00:41:22.17 Onlar ABD'deki temel biyolojik araştırmaların ana destekçileridir.
00:41:28.13 Git, GM! Sanırım geçen yıl 50 yaşına girdiler.
00:41:30.29 Ve son olarak, elbette, tüm bunları mümkün kılan kurbağalar.
00:41:35.15 Teşekkürler.
00:41:37.29

  • Bölüm 1: Mikrotübül Gruplarının Kendi Kendini Düzenlemesi

Maya kullanımı, insan yaşlanması ile ilgili süreçlerin keşfedilmesine yol açmıştır. Bu proje, g'ye sahip olan mutant maya suşlarını içerecektir.

Kız hücrelerinin çekirdeğinin etrafındaki nükleer zar, kromozomu serbest bırakarak parçalanır. Mayoz iğcikleri yeniden oluşmaya başlar ve merkez.

Hücreler, Interfaz'da başarılı bir şekilde kontrol edilip hazırlandıktan sonra, hücre Mitozun ilk bölümüne devam eder. Profazda kromozomlar sarılır.

Anafaz I'de homolog çiftler ayrılarak hücrenin kutuplarına taşınır. Telofaz I ve Sitokinez sırasında hücre iki olur. Profaz II'de, a.

Hücre bölünmesi, bir ana hücrenin, bölünmenin mit olup olmamasına bağlı olarak iki veya daha fazla yavru hücreye bölündüğü karmaşık bir biyolojik yöntemdir.

Bölünme meydana geldikçe, bireysel kromozomlar hücrenin zıt kutuplarına sürüklenir. Kromozomların ayrılmasına mitotik iğ neden olur.

Metafaz I, kromozom çiftlerinin iş mili boyunca sıralandığı zamandır. Anafaz I, kromozom çiftlerinin ayrıldığı zamandır. Kardeş kromatitler kalır.

Bu, mayanın hem yapay hem de doğal olarak eksojen DNA'yı alma yeteneğinden kaynaklanmaktadır (Mitrikeski 2013). Maya, eksojen DNA'yı alabilir ve olabilir.

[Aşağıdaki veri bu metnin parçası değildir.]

--- config.mk ---
export PLATFORM = sky130hd
export DESIGN_NAME = cpsb_regs
export DESIGN_NICKNAME = d
export VERILOG_FILES = /design/src/hw/rtl/cpsb_pkg.sv /design/src/hw/rtl/cpsb_regs.sv
export SDC_FILE = /design/constraint.sdc
export NUM_CORES = 1
export LEC_CHECK = 0
export BUFFER_PORTS_ARGS = -buffer_cell sky130_fd_sc_hd__buf_2
export CAP_MARGIN = 10
export CELL_PAD_IN_SITES_DETAIL_PLACEMENT = 1
export CELL_PAD_IN_SITES_GLOBAL_PLACEMENT = 1
export CORE_MARGIN = 2
export CORE_UTILIZATION = 30
export CTS_BUF_LIST = sky130_fd_sc_hd__clkbuf_16
export DETAILED_ROUTE_END_ITERATION = 10
export GPL_TIMING_DRIVEN = 0
export PLACE_DENSITY = 0.73
export SETUP_SLACK_MARGIN = 0.5
export SLEW_MARGIN = 40
export SYNTH_ARGS = -nofsm -noshare
export SYNTH_HDL_FRONTEND = slang
export SYNTH_SLANG_ARGS = --single-unit
--- constraint.sdc ---
create_clock -name clk -period 1.15 [get_ports clk]
set_input_delay 0.0575 -clock clk [delete_from_list [all_inputs] [get_ports clk]]
set_output_delay 0.0575 -clock clk [all_outputs]
set_load 0.02 [all_outputs]
--- src/hw/rtl/cpsb_pkg.sv ---
// Shared types, register indexes and helpers for the clipped palette sprite blitter.
package cpsb_pkg;

  // Default sizing of the block.
  localparam int unsigned MAX_DIM_DEF      = 2048;
  localparam int unsigned PALETTE_SIZE_DEF = 256;

  // Configuration port geometry.
  localparam int unsigned CFG_IDX_W  = 3;
  localparam int unsigned CFG_DATA_W = 12;

  // Register indexes.
  localparam logic [CFG_IDX_W-1:0] CFG_DEST_X         = 3'd0;
  localparam logic [CFG_IDX_W-1:0] CFG_DEST_Y         = 3'd1;
  localparam logic [CFG_IDX_W-1:0] CFG_PIC_WIDTH      = 3'd2;
  localparam logic [CFG_IDX_W-1:0] CFG_PIC_HEIGHT     = 3'd3;
  localparam logic [CFG_IDX_W-1:0] CFG_BUFFER_WIDTH   = 3'd4;
  localparam logic [CFG_IDX_W-1:0] CFG_BUFFER_HEIGHT  = 3'd5;
  localparam logic [CFG_IDX_W-1:0] CFG_EXPAND_PALETTE = 3'd6;

  // Command codes on the input channel.
  localparam logic CMD_LOAD  = 1'b0;
  localparam logic CMD_PIXEL = 1'b1;

  // Register file contents; dimensions are held already clamped.
  typedef struct packed {
    logic [11:0] dest_x;
    logic [11:0] dest_y;
    logic [11:0] pic_width;
    logic [11:0] pic_height;
    logic [11:0] buffer_width;
    logic [11:0] buffer_height;
    logic        expand_palette;
  } cfg_t;

  // Contents of the pipeline register between the clip stage and the result stage.
  typedef struct packed {
    logic        valid;
    logic        visible;
    logic [11:0] px;
    logic [11:0] py;
    logic [7:0]  index;
    logic        in_range;
    logic        done;
  } stage_t;

  // A zero dimension acts as one, and anything above the limit acts as the limit.
  function automatic logic [11:0] clamp_dim(input logic [11:0] v, input int unsigned max_dim);
    logic [12:0] lim;
    lim = 13'(max_dim);
    if (v == 12'd0) begin
      return 12'd1;
    end
    if ({1'b0, v} > lim) begin
      return lim[11:0];
    end
    return v;
  endfunction

endpackage

--- src/hw/rtl/cpsb_regs.sv ---
// Configuration register file with dimension clamping on write.
module cpsb_regs #(
  parameter int unsigned MAX_DIM = cpsb_pkg::MAX_DIM_DEF
) (
  input  logic                             clk,
  input  logic                             rst,
  input  logic                             cfg_we,
  input  logic [cpsb_pkg::CFG_IDX_W-1:0]   cfg_index,
  input  logic [cpsb_pkg::CFG_DATA_W-1:0]  cfg_data,
  output cpsb_pkg::cfg_t                   cfg
);
  import cpsb_pkg::*;

  always_ff @(posedge clk) begin
    if (rst) begin
      cfg.dest_x         <= 12'd0;
      cfg.dest_y         <= 12'd0;
      cfg.pic_width      <= 12'd1;
      cfg.pic_height     <= 12'd1;
      cfg.buffer_width   <= clamp_dim(12'd320, MAX_DIM);
      cfg.buffer_height  <= clamp_dim(12'd240, MAX_DIM);
      cfg.expand_palette <= 1'b1;
    end else if (cfg_we) begin
      case (cfg_index)
        CFG_DEST_X:         cfg.dest_x         <= cfg_data;
        CFG_DEST_Y:         cfg.dest_y         <= cfg_data;
        CFG_PIC_WIDTH:      cfg.pic_width      <= clamp_dim(cfg_data, MAX_DIM);
        CFG_PIC_HEIGHT:     cfg.pic_height     <= clamp_dim(cfg_data, MAX_DIM);
        CFG_BUFFER_WIDTH:   cfg.buffer_width   <= clamp_dim(cfg_data, MAX_DIM);
        CFG_BUFFER_HEIGHT:  cfg.buffer_height  <= clamp_dim(cfg_data, MAX_DIM);
        CFG_EXPAND_PALETTE: cfg.expand_palette <= cfg_data[0];
        default: begin
        end
      endcase
    end
  end

`ifndef NO_ASSERTIONS
  // The clamp must never leave a zero picture width behind a write.
  a_width_nonzero: assert property (@(posedge clk) disable iff (rst)
    cfg_we && cfg_index == CFG_PIC_WIDTH |=> cfg.pic_width != 12'd0)
    else $error("picture width register holds zero after a write");
`endif

endmodule

# Word-level counts from Yosys, hierarchy flattened
# Index checks and enable logic that the tools add are counted.
# totals
ff_bits,73
in_bits,18
out_inout_bits,73
word_cells,63
# classes
order_cmp,1
eq_ne,6
muxes,40
reduce_logical,9
# ops
operator,n
$mux 12,10
$mux 1,30
$reduce_and 2->1,7
$gt 12x12->1 const B,1
$logic_not 12->1,1
$eq 3x3->1 const B,3
$eq 3x2->1 const B,2
$eq 3x1->1 const B,1
$logic_not 3->1,1

# Logic depth before layout (Yosys ltp)
# Gate-level depths: netlist (run 1).
# depth
word_depth,11
mapped_depth,5

# Worst setup path before layout (run 1)
# No wires, ideal clock.
# synth_path
path_kind,input to register
from,input cfg_index[1] (netlist name)
to,register cfg[62] (netlist name)
setup_time_ns,0.132
t_arrival_ns,0.901
path_slack_ns,0.117
stages,4
n_path_buf,1
cell_sequence,or4b_1 > buf_2 > nand2_1 > a21oi_1
# synth_between
elab_chain_len,2
# synth_lines
element,line,text
start: declaration,cpsb_regs.sv:8,"input logic [cpsb_pkg::CFG_IDX_W-1:0] cfg_index,"
$logic_not 3->1,cpsb_regs.sv:24,case (cfg_index)
$reduce_and 2->1 (no line),-,
end: declaration,cpsb_regs.sv:10,output cpsb_pkg::cfg_t cfg
# No other way between the ends.
# A chain may end at the register's enable or synchronous reset.

# Final worst setup path (run 1)
# layout_path
from,input cfg_index[0] (netlist name)
to,register cfg[1] (netlist name)
# layout_between
elab_chain_len,2
# layout_lines
element
$eq 3x3->1
$reduce_and 2->1 (no line)
# No other way between the ends.

==> results.md, run 1 <==
* Number of synthesized flops with an enable pin at 0
* Slew margin rel. at 57.9%
* Total gr overflow at 0
* Final net count at 538
* Leakage at 2.56 nW
* Max-slew violations at 0
* Rows at 35
* 1st-pass router iterations at 4
* Synth async-reset ratio at 0%
* Starting Density at 30.6%
* Proportion of layout cells with a drive suffix above 1 at 79.4%
* Max stage delay cell, worst path: nand4b_1
* Drt drc at 0
* Netlist cell types at 25
* RSZ-0062 raised after global routing: true
* Max incr delay on CP at 0.29 ns
* HPWL Detailed at 6.99 mm
* Die Height at 101 um
* Worst-Skew Late Latency at 0.34 ns
* Count of buffer and inverter cells on the critical path at 5
* CP arrival at 1.23 ns
* Hold path start: cfg_data[7]
* # diodes at 0
* WP data required at 1.39 ns
* Reg with most FFs: cfg
* Area grow syn2layout at 114%
* Pin count of the biggest net entering global routing at 14
* Total Routing Usage GR at 27.3%
* Post-layout util at 65.3%
* FF-to-FF Start: cfg[70]
* Crit start category: input port
* Crit path capture type: flop
* Crit path time final at 0.991 ns
* Total CTS buffers at 9
* Synthesized Nets at 361
* Hold Path Class: in -> reg
* Yosys Warn Count at 0
* Worst hold stages at 3
* Number of flip-flops in the largest register at 73
* CP top delay family: buffers and inverters
* Final period utilization at 86.1%
* Syn Std Cell Area at 0.00280 mm^2
* Number of DRC markers in iteration 0 at 152
* Antenna Nets Post-Route at 0
* Worst Hold Endpoint: cfg[56]
* Worst r2r dst: cfg[70]
* Port Buffers at 90
* Hold WS at -0.0195 ns
* Placed cell area at 0.00360 mm^2
* CP max FO at 5
* Routability cong. at 0.763
* PwrDens at 1160 mW/mm^2
* I/O pins at 91
* Clock Path Buffers at 2
* Final hold violation count at 3
* Core area at 0.00915 mm^2
* Die Area at 0.0101 mm^2
* Status: complete, but fails checks
* Clock skew at 0 ns
* DIE WIDTH at 101 um
* Biggest regs: cfg (73)
* Clock-pin slew on the worst setup and hold paths at 0.07 ns
* CTS sink cnt at 73
* Synthesized instance count at 343
* CTS tree: done
* Cells on worst reg2reg path at 4
* Detailed-route wire length per cell at 25.3 um
* Synth Flop Type: dfxtp_1
* First-pass GRT wire length at 20.6 mm
* Max-cap violations at 0
* Highest clock rate at 1010 MHz
* Failing checks: negative hold slack
* Most frequent CP cell: buf_6
* Root buffer cell: clkbuf_16
* DRT Wirelength at 16.1 mm
* Kind of critical path: in -> reg
* Worst-Margin Slew at 0.631 ns
* Register area share after synthesis at 52.3%
* Final setup viols at 0
* Syn Area/Cell at 8.15 um^2
* Worst reg2reg setup slack at 0.31 ns
* H-tree Lvls at 3
* Register bit total from synthesis at 73
* Cells along the critical path: buf_8, buf_6, buf_6, buf_8, nand4b_1, buf_6, o31ai_2
* Maximum vdd ir drop at 700 uV
* Total vias in the final route at 3,445
* Vias in the first global route at 3,542
* Design Area, Final at 0.00597 mm^2
* Vias per cell at 5.42
* Initial antenna violation count at 0
* Cts hold-fix bufs at 2
-- cell families after synthesis --
| group | Yosys count | share of synthesized area [%] |
|---|---|---|
| DFF | 73 | 52.3 |
| buffers and inverters | 27 | 4.79 |
| and+or+nand+nor | 168 | 29.0 |
| AOI/OAI and AO/OA | 75 | 13.9 |
-- cell type report --
type / count / area [um^2]
timing repair buffer: 166 / 1750
sequential: 73 / 1550
clock buffer: 9 / 225
inverter: 2 / 7.51
multi-input combinational: 243 / 1890
fill: 929 / 3180
buffer: 25 / 292
tap: 111 / 139
clock inverter: 7 / 118
-- worst max path at each step --
stage | from | to | slack (ns) | depth (start not counted)
final | cfg_index[0] | cfg[1] | 0.16 | 7
after global placement | rst | cfg[71] | -0.10 | 4
after global routing | cfg_index[1] | cfg[65] | 0.14 | 6
after floorplan | cfg_index[2] | cfg[62] | 0.18 | 4
after CTS | cfg[39] | cfg[39] | 0.28 | 1
after detailed placement | rst | cfg[14] | -0.20 | 4
-- worst min-delay path, cell delays in order --
cell and delay, ns:
buf_6 0.12, nand2_2 0.07, a21oi_2 0.04
-- cell usage after synthesis (2+ instances only) --
cell type    n  area [um^2]
buf_4        5         37.5
buf_2        8         40.0
nor4_1       3         18.8
and4b_1      2         20.0
clkbuf_1     9         33.8
inv_1        2         7.51
clkbuf_2     3         15.0
o31ai_1      2         15.0
nand2_1    128          480
and4bb_2     3         37.5
a21oi_1     60          300
nand4b_1     3         26.3
dfxtp_1     73         1460
o21ai_0      9         45.0
nor2b_1     10         62.6
nand4bb_1    3         33.8
nand3b_1    12         90.1
-- layer usage --
metal,wire (um),GRT usage (%)
met1,6130,31.4
met2,8420,49.7
met3,924,5.83
met4,588,10.0
met5,0,0
-- through the flow --
| step | cells | TNS, ns | hold slack [ns] | power (mW) | setup slack [ns] |
|---|---|---|---|---|---|
| 5_1_grt | 636 | 0 | -0.0134 | 7.10 | 0.141 |
| 3_5_place_dp | 544 | -3.91 | 0.363 | 3.17 | -0.200 |
| 3_3_place_gp | 544 | -1.79 | 0.350 | 3.16 | -0.101 |
| 2_1_floorplan | 343 | 0 | 0.194 | 2.96 | 0.178 |
| 6_report | 636 | 0 | -0.0195 | 6.94 | 0.159 |
| 4_1_cts | 603 | 0 | -0.0244 | 6.66 | 0.279 |
-- where the power goes --
group	internal (mW)	leakage, nW	switching (mW)
combinational	0.453	1.78	0.529
sequential	2.58	0.618	0.0448
clock	2.12	0.163	1.21
-- cells in the final DEF (no fill, tap or decap), types with 4 or more instances in the layout --
cell type	netlist	routed
nor2b_2	0	4
buf_6	0	110
buf_12	0	4
nor2b_4	0	4
a21oi_2	0	47
buf_2	8	6
a21oi_1	60	12
nand2_1	128	65
o21ai_2	0	5
o21ai_1	1	5
clkbuf_2	3	5
nand3b_1	12	12
nand2_2	0	35
dfxtp_2	0	73
nand2_4	0	28
buf_8	0	13
clkbuf_16	0	13
buf_4	5	43
-- timing repair --
action                                  4_1_cts  5_1_grt
gates cloned                                 13        2
resized for setup                           346      135
endpoints found under the setup margin      146      146
buffers inserted                             28       31
pin swaps                                    57       48
endpoints found under the hold margin         6        4
(Power assumes the default switching activity.)
==> run 2: changes to the inputs <==
--- a/config.mk
+++ b/config.mk
@@ -9,6 +9,7 @@
 export CAP_MARGIN = 10
 export CELL_PAD_IN_SITES_DETAIL_PLACEMENT = 1
 export CELL_PAD_IN_SITES_GLOBAL_PLACEMENT = 1
+export CORE_ASPECT_RATIO = 0.9
 export CORE_MARGIN = 2
 export CORE_UTILIZATION = 30
 export CTS_BUF_LIST = sky130_fd_sc_hd__clkbuf_16
==> run 2 against run 1 <==
  * The run still ends with negative hold slack left
  * Non-clock buffer count down 2
  * Via count shrank 3.4%
  * Maximum frequency grew 4.7%
  * Global-route usage fell by 3.0 points
  * Highest routed layer is now met5
  * Final cell count is 1.4% higher
  * Critical path depth did not move
  * Largest power group unchanged
  * Die area is essentially flat
==> results.md, run 2 (synthesized netlist as in run 1, its figures left out) <==
* Status: complete, but fails checks
* Failing checks: negative hold slack
* Hold path start: cfg_data[5]
* CP max FO at 5 (unchanged)
* Highest clock rate at 1060 MHz (+4.7%)
* Final hold violation count at 2 (-1)
* Kind of critical path: in -> reg
* Worst-Margin Slew at 0.737 ns (+0.106 ns)
* Number of flip-flops in the largest register at 73 (unchanged)
* Drt drc at 0 (unchanged)
* RSZ-0062 raised after global routing: true
* Clock Path Buffers at 2 (unchanged)
* WP data required at 1.38 ns (about the same)
* Crit. Startpoint: cfg_index[1]
* Antenna Nets Post-Route at 0 (unchanged)
* Fin cells at 645 (+1.4%)
* Leakage at 2.51 nW (-1.9%)
* Number of DRC markers in iteration 0 at 89 (-41%)
* Max incr delay on CP at 0.37 ns (+0.08 ns)
* CTS tree: done
* Total vias in the final route at 3,328 (-3.4%)
* Total CTS buffers at 9 (unchanged)
* Most frequent cells in the layout: 108 x buf_6, 72 x dfxtp_2, 70 x nand2_1
* Max-slew violations at 0 (unchanged)
* Biggest regs: cfg (73)
* Cells along the critical path: buf_8, buf_6, buf_8, and4bb_2, buf_4, nand2_1, o21ai_1
* Starting Density at 30.8% (+0.23 points)
* Placed Cells at 555 (+2.0%)
* Proportion of layout cells with a drive suffix above 1 at 77.1% (-2.4 points)
* Final setup viols at 0 (unchanged)
* Crit path time final at 0.947 ns (-0.0441 ns)
* H-tree Lvls at 3 (unchanged)
* Crit path capture type: flop
* FF-to-FF Start: cfg[13]
* Max stage delay cell, worst path: and4bb_2
* Vias per cell at 5.16 (-4.7%)
* FF+latch area at 0.00156 mm^2 (+0.16%)
* Most frequent CP cell: buf_8
* Root buffer cell: clkbuf_16
* 1st-pass router iterations at 4 (unchanged)
* Clock skew at 0 ns (unchanged)
* Detailed-route wire length per cell at 22.6 um (-11%)
* Worst hold stages at 3 (unchanged)
* Die Height at 95.6 um (-4.9%)
* DIE WIDTH at 106 um (+5.2%)
* Final period utilization at 82.3% (-3.8 points)
* Max-cap violations at 0 (unchanged)
* Maximum vdd ir drop at 615 uV (-12%)
* Pin count of the biggest net entering global routing at 12 (-2)
* Final net count at 536 (-0.37%)
* Hold Path Class: in -> reg
* I/O pins at 91 (unchanged)
* Fill cells at 948 (+2.0%)
* Cts hold-fix bufs at 3 (+1)
* Slew margin rel. at 50.8% (-7.2 points)
* Worst Hold Endpoint: cfg[66]
* Reg with most FFs: cfg
* PwrDens at 1090 mW/mm^2 (-6.5%)
* Area taken by multi-input logic gates at 0.00187 mm^2 (-1.1%)
* Commonest non-fill, non-tap cell in the layout: buf_6
* Area grow syn2layout at 108%
* Worst reg2reg setup slack at 0.31 ns (about the same)
* Die Area at 0.0101 mm^2 (about the same)
* Routability cong. at 0.792 (+3.8%)
* Clock-pin slew on the worst setup and hold paths at 0.06 ns (about the same)
* Total gr overflow at 0 (unchanged)
* CTS sink cnt at 73 (unchanged)
* Core area at 0.00908 mm^2 (-0.75%)
* HPWL Detailed at 6.71 mm (-3.9%)
* Crit start category: input port
* Rows at 33 (-5.7%)
* Initial antenna violation count at 1 (+1)
* Port Buffers at 90 (unchanged)
* Vias in the first global route at 3,371 (-4.8%)
* Worst-Skew Late Latency at 0.34 ns (about the same)
* Hold WS at -0.0169 ns (+0.00261 ns)
* # diodes at 0 (unchanged)
* First-pass GRT wire length at 18.4 mm (-11%)
* Total negative setup slack at 0 ns (unchanged)
* Total power at 6.31 mW (-9.1%)
* Worst r2r dst: cfg[13]
* CP arrival at 1.18 ns (-0.05 ns)
* Total Routing Usage GR at 24.3% (-3.0 points)
* DRT Wirelength at 14.6 mm (-9.4%)
* Cells on worst reg2reg path at 4 (unchanged)
## run 2: worst max-delay path: cells and delay by family
family                 cells  cell delay [ns]
AO/OA/AOI/OAI              1             0.23
buffers and inverters      4             0.46
AND/OR/NAND/NOR            2             0.42
## run 2: cell type report
class	instances	area share [%]
inverters	2	0.129
clock inverters	7	0.927
repair buffers	164	28.6
plain buffers	25	4.83
multi-input cells	243	32.3
flip-flops and latches	73	26.8
well taps	122	2.63
clock buffers	9	3.88
## run 2: power by group
part	total [mW]	internal (mW)	leakage (nW)	switching (mW)
Sequential	2.63	2.58	0.619	0.0423
Clock	2.76	1.64	0.144	1.13
Combinational	0.920	0.422	1.75	0.498
Total	6.31	4.65	2.51	1.67
## run 2: what timing repair did
| item | in CTS | in global routing |
|---|---|---|
| endpoints found under the hold margin | 8 | 1 |
| cloned | 10 | 1 |
| resized for setup | 328 | 128 |
| endpoints found under the setup margin | 146 | 146 |
| pin swaps | 47 | 57 |
| buffers inserted | 26 | 34 |
## run 2: how the worst max path moves through the flow
stage | endpoint | cells after the start
detailed placement | cfg[11] | 4
CTS | cfg[22] | 1
global placement | cfg[10] | 4
finish | cfg[16] | 7
floorplan | cfg[62] | 4
global route | cfg[22] | 7
## run 2: stage by stage
step | hold WS, ns | setup WS [ns] | util [%] | cell area (um^2)
after CTS | -0.0140 | 0.287 | 56.0 | 5080
final | -0.0169 | 0.203 | 63.9 | 5810
after global placement | 0.349 | -0.114 | 39.7 | 3610
after floorplan | 0.194 | 0.178 | - | 3010
after global routing | -0.0212 | 0.201 | 63.9 | 5810
after detailed placement | 0.359 | -0.207 | 39.7 | 3610
## run 2: per-layer routing
layer  routed length [um]  vias up  part of all wire, %  GRT usage (%)
li1                     -     1497                    -              -
met1                 5730     1663                   39           27.4
met2                 7570      132                   52           44.7
met3                  785       34                  5.4           7.31
met4                  450        2                  3.1           6.91
met5                   13        -                0.089              0
==> run 3: changes to the inputs <==
--- a/config.mk
+++ b/config.mk
@@ -15,7 +15,7 @@
 export CTS_BUF_LIST = sky130_fd_sc_hd__clkbuf_16
 export DETAILED_ROUTE_END_ITERATION = 10
 export GPL_TIMING_DRIVEN = 0
-export PLACE_DENSITY = 0.73
+export PLACE_DENSITY = 0.75
 export SETUP_SLACK_MARGIN = 0.5
 export SLEW_MARGIN = 40
 export SYNTH_ARGS = -nofsm -noshare
==> constraint.sdc (replaced) <==
create_clock -name clk -period 0.8 [get_ports clk]
set_input_delay 0.04 -clock clk [delete_from_list [all_inputs] [get_ports clk]]
set_output_delay 0.04 -clock clk [all_outputs]
set_load 0.02 [all_outputs]
==> run 3 against run 2 <==
  * The run ends with negative hold slack, negative setup slack left
  * Flip-flop and latch count did not move
  * Final area is 4.8% higher
  * Power up 51%
  * Sequential share of layout area grew 1.7 points
  * Worst setup slack lost 0.28 ns
  * Via count increased by 1.9%
  * Sequential power grew 36%
  * Die area did not move
  * Register-to-register slack got worse by 0.34 ns
  * Critical path depth fell by 6
  * Count of clock-buffer cells in the layout unchanged
  * Largest cell class unchanged
  * Largest power group unchanged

Bu, faz, metafaz anafaz ve telefaz süreçlerinden oluşan bir bölümü temsil eder. Temel karşıtlık mayoz bölünmedir.

Deoksiribonükleik Asit (DNA) ve Ribonükleik Asit (RNA) Replikasyonu DNA replikasyonu, bir hücre bölündüğünde ve her yeni hücrede ori'nin bir kopyası bulunur.


Videoyu izle: 40 - HÜCRE-22- HÜCRE İSKELETİ MİKROTÜBÜL. TYT.. #hacettepelihoca (Ağustos 2022).